(Data entries)
◆ ◆ ◆ ◆ ◆ ◆ ◆
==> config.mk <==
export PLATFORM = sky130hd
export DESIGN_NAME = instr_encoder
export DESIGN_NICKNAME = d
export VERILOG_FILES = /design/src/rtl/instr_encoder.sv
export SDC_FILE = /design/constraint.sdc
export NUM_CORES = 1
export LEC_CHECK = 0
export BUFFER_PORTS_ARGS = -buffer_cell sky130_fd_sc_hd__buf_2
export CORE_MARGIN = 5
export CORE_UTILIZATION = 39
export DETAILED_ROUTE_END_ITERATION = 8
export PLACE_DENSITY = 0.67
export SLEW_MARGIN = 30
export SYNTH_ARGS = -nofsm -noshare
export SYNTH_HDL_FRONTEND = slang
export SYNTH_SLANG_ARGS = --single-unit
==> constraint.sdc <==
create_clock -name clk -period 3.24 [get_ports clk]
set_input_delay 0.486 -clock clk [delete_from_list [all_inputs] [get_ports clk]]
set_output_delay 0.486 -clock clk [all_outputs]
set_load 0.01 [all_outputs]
◆ ◆ ◆ ◆ ◆ ◆ ◆
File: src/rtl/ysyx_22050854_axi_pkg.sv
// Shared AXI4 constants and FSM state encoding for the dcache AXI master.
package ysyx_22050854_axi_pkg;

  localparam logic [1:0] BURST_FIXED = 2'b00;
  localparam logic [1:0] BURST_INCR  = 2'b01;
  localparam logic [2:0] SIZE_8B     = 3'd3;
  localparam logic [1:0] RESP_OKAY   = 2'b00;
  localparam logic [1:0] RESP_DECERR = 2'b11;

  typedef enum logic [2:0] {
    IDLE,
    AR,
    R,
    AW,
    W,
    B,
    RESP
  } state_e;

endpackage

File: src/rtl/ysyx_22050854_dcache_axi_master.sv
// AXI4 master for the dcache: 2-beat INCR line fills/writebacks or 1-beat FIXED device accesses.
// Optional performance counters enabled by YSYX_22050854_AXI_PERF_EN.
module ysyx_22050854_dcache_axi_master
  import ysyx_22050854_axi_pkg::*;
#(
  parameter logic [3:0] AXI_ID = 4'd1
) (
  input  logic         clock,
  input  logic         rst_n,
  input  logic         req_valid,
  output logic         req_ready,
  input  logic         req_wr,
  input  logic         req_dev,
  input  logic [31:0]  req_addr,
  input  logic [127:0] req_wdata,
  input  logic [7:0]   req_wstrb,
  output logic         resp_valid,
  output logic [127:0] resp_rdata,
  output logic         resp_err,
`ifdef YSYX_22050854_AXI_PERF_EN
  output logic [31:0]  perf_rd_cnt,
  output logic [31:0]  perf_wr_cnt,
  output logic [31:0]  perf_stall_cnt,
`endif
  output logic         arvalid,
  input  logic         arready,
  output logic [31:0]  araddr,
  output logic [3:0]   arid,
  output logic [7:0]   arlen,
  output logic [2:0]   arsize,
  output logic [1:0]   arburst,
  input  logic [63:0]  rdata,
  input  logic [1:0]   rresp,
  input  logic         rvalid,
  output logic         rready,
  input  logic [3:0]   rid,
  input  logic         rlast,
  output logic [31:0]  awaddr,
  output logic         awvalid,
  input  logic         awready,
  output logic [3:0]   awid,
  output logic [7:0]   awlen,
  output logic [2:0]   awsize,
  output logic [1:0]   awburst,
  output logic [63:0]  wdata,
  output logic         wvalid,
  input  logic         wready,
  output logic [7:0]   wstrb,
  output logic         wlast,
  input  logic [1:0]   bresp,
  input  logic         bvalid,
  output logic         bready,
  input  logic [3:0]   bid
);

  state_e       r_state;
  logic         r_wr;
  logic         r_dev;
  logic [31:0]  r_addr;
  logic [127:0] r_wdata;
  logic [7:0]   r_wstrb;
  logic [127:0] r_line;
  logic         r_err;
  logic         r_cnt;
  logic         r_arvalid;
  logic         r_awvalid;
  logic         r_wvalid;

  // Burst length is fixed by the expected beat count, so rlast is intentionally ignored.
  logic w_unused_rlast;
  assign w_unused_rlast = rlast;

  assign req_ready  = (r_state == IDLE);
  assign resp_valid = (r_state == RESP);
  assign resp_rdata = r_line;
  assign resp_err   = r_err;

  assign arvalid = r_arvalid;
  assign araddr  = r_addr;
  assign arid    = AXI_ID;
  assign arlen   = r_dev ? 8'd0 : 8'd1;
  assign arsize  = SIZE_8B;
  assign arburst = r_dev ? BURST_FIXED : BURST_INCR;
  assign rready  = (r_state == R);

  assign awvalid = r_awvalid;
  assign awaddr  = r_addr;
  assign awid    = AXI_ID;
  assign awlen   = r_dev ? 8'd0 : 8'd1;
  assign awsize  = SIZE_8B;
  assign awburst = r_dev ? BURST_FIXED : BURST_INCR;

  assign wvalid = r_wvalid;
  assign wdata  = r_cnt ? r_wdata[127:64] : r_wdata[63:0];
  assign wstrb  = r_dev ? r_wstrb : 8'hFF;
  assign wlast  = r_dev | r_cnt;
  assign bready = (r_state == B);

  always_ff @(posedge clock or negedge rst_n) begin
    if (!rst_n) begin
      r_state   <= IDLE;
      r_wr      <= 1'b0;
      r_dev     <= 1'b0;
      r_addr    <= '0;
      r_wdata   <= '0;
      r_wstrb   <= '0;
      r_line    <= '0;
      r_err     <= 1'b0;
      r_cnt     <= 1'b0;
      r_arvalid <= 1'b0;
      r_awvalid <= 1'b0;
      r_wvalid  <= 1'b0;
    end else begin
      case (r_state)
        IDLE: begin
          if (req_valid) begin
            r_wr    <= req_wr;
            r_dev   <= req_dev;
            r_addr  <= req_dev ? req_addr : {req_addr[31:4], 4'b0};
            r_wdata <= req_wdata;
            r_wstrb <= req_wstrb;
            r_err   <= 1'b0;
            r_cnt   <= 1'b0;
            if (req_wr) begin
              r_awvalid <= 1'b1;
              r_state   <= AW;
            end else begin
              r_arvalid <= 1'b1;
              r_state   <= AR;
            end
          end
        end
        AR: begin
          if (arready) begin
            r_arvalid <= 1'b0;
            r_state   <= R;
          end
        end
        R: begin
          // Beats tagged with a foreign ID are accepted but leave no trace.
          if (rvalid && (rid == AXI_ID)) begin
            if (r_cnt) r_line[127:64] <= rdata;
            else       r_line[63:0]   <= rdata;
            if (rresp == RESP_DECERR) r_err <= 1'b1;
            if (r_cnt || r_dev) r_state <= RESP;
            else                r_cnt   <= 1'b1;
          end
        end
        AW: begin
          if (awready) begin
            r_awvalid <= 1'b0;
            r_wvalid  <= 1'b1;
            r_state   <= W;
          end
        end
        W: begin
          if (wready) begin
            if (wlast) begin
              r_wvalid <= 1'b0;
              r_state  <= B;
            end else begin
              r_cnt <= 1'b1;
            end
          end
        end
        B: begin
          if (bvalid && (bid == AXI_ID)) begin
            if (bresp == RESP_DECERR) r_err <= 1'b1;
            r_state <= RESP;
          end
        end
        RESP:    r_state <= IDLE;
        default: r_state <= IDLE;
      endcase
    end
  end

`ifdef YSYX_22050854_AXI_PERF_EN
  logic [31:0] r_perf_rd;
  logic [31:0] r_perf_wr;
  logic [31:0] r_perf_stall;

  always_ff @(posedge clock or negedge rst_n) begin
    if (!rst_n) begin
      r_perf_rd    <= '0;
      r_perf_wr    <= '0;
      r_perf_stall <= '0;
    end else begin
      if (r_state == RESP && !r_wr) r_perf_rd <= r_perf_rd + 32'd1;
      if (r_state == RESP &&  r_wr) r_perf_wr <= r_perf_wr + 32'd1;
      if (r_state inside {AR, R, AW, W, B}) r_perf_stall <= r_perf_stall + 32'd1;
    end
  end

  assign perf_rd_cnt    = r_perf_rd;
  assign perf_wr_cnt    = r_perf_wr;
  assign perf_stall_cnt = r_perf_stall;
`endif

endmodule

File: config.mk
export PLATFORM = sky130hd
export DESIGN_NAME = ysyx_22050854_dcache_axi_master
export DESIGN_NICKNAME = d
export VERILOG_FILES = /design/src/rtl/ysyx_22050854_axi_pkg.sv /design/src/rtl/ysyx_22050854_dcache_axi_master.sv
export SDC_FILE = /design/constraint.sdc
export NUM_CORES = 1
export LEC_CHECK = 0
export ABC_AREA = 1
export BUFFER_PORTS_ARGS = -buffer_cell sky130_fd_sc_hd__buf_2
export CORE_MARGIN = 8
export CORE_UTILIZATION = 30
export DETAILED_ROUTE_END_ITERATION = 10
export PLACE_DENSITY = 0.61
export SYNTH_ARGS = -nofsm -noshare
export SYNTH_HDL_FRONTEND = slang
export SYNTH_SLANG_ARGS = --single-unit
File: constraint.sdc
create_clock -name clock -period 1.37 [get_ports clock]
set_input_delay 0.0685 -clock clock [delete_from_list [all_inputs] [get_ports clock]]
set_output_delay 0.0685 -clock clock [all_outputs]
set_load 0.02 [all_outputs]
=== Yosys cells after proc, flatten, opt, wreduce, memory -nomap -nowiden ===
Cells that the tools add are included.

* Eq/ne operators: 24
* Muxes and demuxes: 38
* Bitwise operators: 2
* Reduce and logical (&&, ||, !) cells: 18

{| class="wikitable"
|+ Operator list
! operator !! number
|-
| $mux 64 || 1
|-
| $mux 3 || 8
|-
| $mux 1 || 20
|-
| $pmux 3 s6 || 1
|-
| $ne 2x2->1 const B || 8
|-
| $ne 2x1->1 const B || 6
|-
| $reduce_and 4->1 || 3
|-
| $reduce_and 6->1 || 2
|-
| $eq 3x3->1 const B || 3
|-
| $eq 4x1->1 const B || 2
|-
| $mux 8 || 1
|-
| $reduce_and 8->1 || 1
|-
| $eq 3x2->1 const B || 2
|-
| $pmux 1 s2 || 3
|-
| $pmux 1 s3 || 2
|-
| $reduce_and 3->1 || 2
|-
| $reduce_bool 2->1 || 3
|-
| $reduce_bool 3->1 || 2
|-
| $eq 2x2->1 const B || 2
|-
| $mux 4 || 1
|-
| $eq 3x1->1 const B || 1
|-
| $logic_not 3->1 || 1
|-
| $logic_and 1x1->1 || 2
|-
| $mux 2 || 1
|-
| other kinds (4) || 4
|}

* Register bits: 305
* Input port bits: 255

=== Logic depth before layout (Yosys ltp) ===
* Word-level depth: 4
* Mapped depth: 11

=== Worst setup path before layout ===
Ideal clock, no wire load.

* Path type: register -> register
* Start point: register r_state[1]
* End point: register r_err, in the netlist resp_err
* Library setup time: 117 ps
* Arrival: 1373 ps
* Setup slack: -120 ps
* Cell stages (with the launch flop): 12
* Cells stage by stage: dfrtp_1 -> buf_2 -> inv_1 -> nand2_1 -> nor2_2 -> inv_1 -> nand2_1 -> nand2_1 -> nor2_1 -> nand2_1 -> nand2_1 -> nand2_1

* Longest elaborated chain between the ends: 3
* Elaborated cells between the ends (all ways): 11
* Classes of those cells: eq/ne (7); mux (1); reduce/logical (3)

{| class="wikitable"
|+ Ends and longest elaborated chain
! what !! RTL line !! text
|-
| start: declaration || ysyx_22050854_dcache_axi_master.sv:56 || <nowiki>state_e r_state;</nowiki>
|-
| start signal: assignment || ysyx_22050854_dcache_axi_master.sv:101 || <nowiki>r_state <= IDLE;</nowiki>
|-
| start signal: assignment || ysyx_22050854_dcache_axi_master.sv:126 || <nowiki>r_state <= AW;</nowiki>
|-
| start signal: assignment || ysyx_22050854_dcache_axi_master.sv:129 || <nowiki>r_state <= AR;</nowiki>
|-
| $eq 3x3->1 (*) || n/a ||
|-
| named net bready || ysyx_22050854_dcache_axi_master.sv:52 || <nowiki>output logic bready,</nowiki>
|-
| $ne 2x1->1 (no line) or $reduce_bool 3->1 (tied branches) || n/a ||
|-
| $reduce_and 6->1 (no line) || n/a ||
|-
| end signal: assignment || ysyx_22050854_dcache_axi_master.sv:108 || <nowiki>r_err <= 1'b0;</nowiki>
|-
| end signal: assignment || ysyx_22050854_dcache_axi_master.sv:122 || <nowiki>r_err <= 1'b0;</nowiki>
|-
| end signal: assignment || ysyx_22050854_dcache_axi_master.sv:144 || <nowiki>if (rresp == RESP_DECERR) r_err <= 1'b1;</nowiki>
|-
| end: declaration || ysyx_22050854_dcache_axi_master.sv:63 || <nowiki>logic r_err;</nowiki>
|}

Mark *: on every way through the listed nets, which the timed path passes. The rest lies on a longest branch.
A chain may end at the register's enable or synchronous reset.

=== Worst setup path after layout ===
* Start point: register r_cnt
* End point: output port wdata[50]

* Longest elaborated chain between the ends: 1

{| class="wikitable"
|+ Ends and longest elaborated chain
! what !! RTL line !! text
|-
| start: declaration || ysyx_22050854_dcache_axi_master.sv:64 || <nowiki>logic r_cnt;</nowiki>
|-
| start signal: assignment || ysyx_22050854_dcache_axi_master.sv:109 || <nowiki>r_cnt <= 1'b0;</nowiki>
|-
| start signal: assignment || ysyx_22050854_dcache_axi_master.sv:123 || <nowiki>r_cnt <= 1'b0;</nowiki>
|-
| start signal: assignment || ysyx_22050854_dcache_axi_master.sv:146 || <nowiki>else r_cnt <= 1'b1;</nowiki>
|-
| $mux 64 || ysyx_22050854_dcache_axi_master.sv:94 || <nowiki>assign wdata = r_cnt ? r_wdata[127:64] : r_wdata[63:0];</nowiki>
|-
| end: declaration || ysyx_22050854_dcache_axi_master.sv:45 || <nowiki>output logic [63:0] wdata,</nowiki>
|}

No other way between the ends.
◆ ◆ ◆ ◆ ◆ ◆ ◆
If the string "constraint" is in a line of the entries, pick that line out.

:: RESPONSE ::
export SDC_FILE = /design/constraint.sdc
==> constraint.sdc <==
export SDC_FILE = /design/constraint.sdc
File: constraint.sdc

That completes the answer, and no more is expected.